• **Exercise**
Only one stretch of the data below should be repeated: the lines from the line containing "after floorplan: - / 0 / 3.52" through the line containing "--- a/config.mk", inclusive, exactly as they are.

• **Supplied data**
==========

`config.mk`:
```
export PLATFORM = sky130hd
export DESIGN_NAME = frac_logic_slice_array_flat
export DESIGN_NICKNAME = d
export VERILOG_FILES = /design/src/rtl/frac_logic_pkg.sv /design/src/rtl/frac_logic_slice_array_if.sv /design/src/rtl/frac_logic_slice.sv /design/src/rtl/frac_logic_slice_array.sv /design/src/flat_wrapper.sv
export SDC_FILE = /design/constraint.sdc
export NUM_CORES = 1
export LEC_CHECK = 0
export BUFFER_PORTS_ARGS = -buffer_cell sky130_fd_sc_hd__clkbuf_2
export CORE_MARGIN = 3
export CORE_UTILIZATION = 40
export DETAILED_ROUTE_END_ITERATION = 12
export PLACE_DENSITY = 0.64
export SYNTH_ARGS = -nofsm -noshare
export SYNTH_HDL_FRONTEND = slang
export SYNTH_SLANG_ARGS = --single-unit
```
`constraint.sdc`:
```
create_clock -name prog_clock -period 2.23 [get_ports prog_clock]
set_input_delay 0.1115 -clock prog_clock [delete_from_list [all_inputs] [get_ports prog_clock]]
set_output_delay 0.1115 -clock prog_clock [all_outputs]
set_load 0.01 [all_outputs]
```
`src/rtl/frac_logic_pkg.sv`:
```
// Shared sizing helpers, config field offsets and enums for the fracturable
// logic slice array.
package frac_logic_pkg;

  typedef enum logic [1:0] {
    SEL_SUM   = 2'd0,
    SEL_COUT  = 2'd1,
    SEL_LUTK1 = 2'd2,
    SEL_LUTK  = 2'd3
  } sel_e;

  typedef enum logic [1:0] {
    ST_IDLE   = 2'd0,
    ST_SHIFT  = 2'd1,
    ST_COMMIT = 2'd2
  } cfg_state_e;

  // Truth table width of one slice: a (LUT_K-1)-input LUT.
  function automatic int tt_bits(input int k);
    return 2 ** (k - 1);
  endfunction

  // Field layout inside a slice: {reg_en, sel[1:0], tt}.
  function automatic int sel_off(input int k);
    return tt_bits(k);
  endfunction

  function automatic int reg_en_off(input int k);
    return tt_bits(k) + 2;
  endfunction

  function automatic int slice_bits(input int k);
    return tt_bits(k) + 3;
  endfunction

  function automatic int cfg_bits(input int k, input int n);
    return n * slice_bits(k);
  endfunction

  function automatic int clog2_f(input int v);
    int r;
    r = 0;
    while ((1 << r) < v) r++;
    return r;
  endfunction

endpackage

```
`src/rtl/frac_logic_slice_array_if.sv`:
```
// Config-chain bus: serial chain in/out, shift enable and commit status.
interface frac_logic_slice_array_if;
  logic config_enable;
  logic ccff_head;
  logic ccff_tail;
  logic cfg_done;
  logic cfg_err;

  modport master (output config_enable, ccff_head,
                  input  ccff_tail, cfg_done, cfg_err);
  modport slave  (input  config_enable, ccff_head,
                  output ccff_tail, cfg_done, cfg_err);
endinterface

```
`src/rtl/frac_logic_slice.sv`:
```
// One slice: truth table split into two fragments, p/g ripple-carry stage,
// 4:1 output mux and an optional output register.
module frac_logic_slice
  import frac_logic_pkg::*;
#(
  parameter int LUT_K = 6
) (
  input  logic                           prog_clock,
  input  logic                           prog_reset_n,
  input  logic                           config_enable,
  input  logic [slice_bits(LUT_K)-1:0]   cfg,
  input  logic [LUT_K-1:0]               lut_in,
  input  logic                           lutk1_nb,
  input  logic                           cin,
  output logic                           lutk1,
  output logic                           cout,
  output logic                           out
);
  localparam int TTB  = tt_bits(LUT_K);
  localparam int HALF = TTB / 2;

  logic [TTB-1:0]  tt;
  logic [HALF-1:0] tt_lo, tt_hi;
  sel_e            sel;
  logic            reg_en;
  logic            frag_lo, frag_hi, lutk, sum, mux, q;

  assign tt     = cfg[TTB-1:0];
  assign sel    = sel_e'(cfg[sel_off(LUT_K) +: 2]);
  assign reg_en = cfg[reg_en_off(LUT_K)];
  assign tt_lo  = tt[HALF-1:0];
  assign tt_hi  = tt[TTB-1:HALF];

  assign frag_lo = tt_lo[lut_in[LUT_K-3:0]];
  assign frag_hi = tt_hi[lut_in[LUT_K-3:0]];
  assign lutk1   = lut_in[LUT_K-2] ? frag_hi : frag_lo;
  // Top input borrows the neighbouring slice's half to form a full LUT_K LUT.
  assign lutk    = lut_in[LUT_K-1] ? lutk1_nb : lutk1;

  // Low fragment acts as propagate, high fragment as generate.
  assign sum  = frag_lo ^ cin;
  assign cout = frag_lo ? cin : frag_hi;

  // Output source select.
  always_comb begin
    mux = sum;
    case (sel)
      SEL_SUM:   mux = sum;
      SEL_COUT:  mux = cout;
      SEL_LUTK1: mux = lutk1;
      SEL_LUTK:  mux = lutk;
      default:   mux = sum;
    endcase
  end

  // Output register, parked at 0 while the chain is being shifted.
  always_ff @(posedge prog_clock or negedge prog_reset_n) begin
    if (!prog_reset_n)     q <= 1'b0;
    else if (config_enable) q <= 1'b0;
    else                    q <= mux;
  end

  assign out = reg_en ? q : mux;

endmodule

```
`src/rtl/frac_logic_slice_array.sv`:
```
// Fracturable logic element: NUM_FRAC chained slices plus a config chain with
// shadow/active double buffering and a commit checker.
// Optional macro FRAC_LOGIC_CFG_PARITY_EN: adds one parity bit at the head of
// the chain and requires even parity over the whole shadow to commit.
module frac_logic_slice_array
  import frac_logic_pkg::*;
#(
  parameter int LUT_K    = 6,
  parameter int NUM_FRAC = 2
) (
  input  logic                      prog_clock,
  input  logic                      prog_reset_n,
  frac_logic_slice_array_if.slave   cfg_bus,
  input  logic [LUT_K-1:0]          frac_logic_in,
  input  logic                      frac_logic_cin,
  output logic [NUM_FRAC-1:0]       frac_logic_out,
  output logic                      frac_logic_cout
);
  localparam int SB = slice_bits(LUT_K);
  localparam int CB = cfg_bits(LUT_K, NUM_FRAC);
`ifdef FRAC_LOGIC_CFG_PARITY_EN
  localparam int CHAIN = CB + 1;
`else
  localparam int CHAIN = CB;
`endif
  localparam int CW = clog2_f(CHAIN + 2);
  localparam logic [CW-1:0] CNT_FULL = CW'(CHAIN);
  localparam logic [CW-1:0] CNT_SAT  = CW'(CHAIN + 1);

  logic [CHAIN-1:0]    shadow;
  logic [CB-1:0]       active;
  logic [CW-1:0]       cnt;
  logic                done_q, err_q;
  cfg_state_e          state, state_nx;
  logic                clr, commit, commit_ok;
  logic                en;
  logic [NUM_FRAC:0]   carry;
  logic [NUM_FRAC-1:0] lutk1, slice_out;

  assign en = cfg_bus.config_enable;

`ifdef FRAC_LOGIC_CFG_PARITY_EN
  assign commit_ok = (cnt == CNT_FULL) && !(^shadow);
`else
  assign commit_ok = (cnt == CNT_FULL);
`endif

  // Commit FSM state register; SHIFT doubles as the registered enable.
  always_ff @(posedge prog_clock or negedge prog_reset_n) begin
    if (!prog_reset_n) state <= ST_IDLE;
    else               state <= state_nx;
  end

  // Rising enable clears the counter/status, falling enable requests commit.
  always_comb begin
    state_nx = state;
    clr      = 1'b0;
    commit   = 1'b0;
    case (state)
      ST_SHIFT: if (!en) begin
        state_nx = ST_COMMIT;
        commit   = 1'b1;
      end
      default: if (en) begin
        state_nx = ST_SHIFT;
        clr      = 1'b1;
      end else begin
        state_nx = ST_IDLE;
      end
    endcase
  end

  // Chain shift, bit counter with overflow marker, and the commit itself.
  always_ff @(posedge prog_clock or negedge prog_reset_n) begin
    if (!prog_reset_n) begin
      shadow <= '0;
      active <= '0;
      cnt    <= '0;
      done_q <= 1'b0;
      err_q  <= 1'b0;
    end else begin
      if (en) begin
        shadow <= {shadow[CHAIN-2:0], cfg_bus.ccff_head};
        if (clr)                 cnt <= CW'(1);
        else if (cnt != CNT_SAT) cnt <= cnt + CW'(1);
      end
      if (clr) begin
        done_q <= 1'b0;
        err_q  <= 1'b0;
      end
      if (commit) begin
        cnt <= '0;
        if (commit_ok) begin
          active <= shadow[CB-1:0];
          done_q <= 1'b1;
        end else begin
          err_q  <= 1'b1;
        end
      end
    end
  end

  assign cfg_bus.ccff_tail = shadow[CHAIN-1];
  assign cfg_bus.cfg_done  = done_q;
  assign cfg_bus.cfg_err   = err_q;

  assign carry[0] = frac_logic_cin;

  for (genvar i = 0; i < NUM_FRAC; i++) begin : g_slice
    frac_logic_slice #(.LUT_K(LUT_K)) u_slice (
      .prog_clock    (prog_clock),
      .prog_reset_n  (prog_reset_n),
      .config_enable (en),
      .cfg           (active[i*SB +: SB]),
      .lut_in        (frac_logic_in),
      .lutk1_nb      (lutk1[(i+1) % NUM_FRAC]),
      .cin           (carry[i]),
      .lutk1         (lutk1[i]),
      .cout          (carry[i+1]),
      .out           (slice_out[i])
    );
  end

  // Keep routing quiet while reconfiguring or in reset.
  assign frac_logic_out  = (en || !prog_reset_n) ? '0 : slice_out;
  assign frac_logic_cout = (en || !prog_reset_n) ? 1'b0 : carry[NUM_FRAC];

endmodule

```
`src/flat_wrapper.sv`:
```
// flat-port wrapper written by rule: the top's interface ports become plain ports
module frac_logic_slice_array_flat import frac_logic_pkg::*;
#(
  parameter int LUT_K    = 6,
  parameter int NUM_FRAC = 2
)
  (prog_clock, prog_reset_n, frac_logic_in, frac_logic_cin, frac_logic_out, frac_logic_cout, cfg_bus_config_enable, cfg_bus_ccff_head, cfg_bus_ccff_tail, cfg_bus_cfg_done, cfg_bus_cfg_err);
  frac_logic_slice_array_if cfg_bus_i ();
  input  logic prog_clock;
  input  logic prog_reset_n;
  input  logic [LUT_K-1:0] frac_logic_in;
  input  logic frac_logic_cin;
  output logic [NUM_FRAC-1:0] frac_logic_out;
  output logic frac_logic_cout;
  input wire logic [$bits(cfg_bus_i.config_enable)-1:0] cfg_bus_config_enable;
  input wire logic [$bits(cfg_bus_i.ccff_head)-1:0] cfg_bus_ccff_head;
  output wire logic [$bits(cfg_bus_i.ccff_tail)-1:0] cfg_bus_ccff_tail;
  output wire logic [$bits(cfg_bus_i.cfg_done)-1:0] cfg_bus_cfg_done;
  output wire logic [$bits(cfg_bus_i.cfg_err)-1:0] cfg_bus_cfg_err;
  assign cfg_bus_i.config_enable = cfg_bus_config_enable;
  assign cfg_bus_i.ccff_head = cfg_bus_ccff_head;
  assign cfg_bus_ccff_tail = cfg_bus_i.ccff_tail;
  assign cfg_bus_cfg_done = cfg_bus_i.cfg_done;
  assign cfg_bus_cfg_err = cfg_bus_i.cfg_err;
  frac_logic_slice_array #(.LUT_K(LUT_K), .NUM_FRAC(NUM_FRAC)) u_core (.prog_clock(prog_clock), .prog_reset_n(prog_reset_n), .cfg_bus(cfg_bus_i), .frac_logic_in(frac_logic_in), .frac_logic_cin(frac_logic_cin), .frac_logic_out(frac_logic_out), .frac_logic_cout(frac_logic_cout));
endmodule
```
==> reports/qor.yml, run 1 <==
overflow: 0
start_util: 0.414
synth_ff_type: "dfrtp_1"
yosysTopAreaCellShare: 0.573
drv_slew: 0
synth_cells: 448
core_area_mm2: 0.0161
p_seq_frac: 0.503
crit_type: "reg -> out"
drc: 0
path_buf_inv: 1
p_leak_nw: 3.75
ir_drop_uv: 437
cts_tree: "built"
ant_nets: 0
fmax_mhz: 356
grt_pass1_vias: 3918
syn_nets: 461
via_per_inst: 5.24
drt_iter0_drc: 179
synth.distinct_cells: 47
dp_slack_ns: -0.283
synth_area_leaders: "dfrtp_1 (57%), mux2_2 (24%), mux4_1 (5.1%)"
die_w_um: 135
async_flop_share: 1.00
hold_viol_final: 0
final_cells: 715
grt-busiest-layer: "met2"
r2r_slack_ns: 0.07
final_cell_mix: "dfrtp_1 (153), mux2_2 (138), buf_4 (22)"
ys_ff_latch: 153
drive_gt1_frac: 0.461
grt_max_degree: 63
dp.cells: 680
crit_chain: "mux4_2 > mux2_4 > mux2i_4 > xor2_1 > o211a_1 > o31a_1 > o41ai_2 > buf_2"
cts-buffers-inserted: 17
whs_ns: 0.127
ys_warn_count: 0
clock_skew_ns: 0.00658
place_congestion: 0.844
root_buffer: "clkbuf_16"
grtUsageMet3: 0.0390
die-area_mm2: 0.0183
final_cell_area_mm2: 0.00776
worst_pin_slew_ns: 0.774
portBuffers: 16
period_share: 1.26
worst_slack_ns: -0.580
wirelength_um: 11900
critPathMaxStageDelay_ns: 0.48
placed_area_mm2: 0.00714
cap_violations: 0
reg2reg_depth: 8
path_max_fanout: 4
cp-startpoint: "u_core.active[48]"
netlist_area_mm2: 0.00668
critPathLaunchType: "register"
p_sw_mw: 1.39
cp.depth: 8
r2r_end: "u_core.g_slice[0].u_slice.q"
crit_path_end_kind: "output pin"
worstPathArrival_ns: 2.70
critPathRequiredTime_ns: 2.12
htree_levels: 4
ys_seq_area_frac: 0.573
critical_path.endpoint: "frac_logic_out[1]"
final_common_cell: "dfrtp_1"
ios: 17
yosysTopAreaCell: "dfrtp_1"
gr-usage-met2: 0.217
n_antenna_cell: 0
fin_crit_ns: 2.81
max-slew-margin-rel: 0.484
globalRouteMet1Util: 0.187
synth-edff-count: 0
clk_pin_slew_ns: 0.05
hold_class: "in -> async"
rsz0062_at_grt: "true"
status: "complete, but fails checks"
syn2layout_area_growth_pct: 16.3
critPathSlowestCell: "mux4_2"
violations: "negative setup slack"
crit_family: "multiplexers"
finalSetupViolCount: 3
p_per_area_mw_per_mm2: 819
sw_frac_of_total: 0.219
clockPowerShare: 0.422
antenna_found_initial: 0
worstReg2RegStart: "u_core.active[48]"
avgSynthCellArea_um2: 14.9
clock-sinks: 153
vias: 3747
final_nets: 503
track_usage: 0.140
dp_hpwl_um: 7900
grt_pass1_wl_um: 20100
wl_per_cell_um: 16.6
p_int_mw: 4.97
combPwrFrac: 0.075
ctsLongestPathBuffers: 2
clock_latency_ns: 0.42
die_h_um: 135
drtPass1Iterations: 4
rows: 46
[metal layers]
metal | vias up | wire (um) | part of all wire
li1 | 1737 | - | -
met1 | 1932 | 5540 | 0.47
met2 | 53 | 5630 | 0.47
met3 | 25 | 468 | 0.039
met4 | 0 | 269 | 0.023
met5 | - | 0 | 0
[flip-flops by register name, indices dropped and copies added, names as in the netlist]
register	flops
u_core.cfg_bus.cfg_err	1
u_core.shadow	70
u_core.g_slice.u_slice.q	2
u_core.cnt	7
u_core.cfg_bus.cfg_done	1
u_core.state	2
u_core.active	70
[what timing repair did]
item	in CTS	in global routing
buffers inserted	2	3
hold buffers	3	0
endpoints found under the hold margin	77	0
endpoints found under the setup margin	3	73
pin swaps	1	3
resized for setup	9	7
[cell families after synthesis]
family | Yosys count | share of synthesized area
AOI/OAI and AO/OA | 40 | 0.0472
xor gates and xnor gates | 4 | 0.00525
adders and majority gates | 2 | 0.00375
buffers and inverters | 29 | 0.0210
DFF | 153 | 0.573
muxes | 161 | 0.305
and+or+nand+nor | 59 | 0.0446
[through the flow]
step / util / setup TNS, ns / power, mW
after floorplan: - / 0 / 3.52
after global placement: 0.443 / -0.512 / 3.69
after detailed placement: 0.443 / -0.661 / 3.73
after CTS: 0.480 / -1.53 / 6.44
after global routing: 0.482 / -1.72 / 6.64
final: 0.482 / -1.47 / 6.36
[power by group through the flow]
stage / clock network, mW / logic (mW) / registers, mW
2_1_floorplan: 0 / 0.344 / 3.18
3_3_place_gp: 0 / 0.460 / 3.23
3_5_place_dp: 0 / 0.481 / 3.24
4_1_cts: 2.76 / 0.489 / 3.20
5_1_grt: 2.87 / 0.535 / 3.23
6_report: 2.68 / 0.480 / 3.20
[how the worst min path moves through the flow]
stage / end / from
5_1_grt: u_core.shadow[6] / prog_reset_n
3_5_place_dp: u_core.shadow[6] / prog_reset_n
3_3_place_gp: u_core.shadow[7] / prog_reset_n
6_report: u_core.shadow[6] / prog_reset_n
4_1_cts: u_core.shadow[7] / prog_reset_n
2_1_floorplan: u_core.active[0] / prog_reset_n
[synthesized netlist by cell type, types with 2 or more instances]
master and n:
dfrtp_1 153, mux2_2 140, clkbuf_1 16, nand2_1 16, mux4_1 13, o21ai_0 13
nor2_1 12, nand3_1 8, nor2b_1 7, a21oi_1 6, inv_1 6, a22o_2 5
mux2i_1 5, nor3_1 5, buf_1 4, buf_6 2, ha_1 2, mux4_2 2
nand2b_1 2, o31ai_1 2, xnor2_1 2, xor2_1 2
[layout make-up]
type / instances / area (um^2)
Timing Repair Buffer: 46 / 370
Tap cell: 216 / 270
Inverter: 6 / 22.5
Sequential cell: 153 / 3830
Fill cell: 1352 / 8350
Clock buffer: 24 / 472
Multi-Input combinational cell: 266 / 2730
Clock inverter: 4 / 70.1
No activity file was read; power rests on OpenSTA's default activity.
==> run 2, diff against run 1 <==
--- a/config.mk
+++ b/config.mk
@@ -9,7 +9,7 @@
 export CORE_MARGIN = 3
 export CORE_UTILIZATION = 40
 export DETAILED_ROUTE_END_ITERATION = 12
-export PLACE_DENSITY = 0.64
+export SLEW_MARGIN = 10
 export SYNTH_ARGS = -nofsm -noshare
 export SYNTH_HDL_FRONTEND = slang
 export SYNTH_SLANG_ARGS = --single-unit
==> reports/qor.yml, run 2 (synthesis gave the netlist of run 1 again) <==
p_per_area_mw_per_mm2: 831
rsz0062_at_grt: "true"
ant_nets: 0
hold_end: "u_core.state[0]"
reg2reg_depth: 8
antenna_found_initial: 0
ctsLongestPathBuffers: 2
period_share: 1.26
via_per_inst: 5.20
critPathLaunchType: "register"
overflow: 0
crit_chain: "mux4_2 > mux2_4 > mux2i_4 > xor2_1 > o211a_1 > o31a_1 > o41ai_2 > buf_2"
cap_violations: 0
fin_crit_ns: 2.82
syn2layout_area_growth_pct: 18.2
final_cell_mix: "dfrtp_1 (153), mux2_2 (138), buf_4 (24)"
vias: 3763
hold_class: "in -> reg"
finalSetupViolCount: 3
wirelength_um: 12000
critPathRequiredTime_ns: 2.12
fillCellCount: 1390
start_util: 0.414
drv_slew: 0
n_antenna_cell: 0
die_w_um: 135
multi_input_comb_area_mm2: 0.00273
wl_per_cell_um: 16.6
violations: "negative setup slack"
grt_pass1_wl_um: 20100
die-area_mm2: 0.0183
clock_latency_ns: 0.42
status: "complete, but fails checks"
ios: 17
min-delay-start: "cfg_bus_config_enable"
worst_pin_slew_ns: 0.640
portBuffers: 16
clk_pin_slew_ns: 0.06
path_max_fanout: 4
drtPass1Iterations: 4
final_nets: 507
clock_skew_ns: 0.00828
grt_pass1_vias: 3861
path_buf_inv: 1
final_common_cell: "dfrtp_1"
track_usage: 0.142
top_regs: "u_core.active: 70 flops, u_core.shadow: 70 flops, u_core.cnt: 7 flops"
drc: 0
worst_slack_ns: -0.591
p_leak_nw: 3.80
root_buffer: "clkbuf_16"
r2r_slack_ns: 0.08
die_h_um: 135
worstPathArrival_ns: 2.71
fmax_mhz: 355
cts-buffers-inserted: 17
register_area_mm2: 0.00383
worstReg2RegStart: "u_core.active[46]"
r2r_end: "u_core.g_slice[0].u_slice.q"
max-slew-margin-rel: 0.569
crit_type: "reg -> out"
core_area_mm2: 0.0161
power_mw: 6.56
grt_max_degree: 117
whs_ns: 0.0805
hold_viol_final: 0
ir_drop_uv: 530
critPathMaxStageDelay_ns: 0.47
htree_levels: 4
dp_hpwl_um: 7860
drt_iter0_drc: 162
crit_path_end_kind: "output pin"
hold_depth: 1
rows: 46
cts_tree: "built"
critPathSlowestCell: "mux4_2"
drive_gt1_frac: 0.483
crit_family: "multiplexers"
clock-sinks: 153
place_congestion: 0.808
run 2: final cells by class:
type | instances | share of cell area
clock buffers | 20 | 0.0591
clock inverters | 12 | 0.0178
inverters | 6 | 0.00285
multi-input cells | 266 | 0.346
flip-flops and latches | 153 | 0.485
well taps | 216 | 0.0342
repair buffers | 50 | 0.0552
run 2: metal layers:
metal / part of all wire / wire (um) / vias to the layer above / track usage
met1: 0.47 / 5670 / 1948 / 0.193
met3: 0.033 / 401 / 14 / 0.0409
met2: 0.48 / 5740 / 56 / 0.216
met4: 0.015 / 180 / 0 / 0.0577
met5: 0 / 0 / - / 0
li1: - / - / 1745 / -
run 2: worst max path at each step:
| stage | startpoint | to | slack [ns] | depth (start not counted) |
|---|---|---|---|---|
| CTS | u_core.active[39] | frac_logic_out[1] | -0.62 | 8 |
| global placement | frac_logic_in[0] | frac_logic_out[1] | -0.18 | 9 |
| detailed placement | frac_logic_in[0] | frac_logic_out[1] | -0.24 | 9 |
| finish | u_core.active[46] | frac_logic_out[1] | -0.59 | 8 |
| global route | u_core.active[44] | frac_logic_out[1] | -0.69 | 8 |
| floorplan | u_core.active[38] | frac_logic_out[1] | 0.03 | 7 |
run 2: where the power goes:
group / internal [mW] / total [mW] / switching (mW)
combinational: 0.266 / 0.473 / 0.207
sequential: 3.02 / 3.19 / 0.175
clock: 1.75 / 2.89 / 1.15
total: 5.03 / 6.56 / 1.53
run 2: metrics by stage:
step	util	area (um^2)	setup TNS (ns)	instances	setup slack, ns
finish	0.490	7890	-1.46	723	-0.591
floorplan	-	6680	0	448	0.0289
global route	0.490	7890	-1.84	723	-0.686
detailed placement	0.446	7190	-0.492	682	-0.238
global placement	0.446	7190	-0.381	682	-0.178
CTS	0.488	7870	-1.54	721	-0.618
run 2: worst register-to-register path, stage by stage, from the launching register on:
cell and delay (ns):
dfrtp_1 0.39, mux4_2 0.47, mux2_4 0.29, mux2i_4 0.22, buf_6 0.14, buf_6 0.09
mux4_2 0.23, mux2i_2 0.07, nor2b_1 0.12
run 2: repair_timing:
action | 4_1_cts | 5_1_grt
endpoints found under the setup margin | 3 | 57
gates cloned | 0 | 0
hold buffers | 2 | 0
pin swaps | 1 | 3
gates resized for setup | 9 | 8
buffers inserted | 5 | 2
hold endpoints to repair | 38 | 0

==========

• **Reply to the exercise**
after floorplan: - / 0 / 3.52
after global placement: 0.443 / -0.512 / 3.69
after detailed placement: 0.443 / -0.661 / 3.73
after CTS: 0.480 / -1.53 / 6.44
after global routing: 0.482 / -1.72 / 6.64
final: 0.482 / -1.47 / 6.36
[power by group through the flow]
stage / clock network, mW / logic (mW) / registers, mW
2_1_floorplan: 0 / 0.344 / 3.18
3_3_place_gp: 0 / 0.460 / 3.23
3_5_place_dp: 0 / 0.481 / 3.24
4_1_cts: 2.76 / 0.489 / 3.20
5_1_grt: 2.87 / 0.535 / 3.23
6_report: 2.68 / 0.480 / 3.20
[how the worst min path moves through the flow]
stage / end / from
5_1_grt: u_core.shadow[6] / prog_reset_n
3_5_place_dp: u_core.shadow[6] / prog_reset_n
3_3_place_gp: u_core.shadow[7] / prog_reset_n
6_report: u_core.shadow[6] / prog_reset_n
4_1_cts: u_core.shadow[7] / prog_reset_n
2_1_floorplan: u_core.active[0] / prog_reset_n
[synthesized netlist by cell type, types with 2 or more instances]
master and n:
dfrtp_1 153, mux2_2 140, clkbuf_1 16, nand2_1 16, mux4_1 13, o21ai_0 13
nor2_1 12, nand3_1 8, nor2b_1 7, a21oi_1 6, inv_1 6, a22o_2 5
mux2i_1 5, nor3_1 5, buf_1 4, buf_6 2, ha_1 2, mux4_2 2
nand2b_1 2, o31ai_1 2, xnor2_1 2, xor2_1 2
[layout make-up]
type / instances / area (um^2)
Timing Repair Buffer: 46 / 370
Tap cell: 216 / 270
Inverter: 6 / 22.5
Sequential cell: 153 / 3830
Fill cell: 1352 / 8350
Clock buffer: 24 / 472
Multi-Input combinational cell: 266 / 2730
Clock inverter: 4 / 70.1
No activity file was read; power rests on OpenSTA's default activity.
==> run 2, diff against run 1 <==
--- a/config.mk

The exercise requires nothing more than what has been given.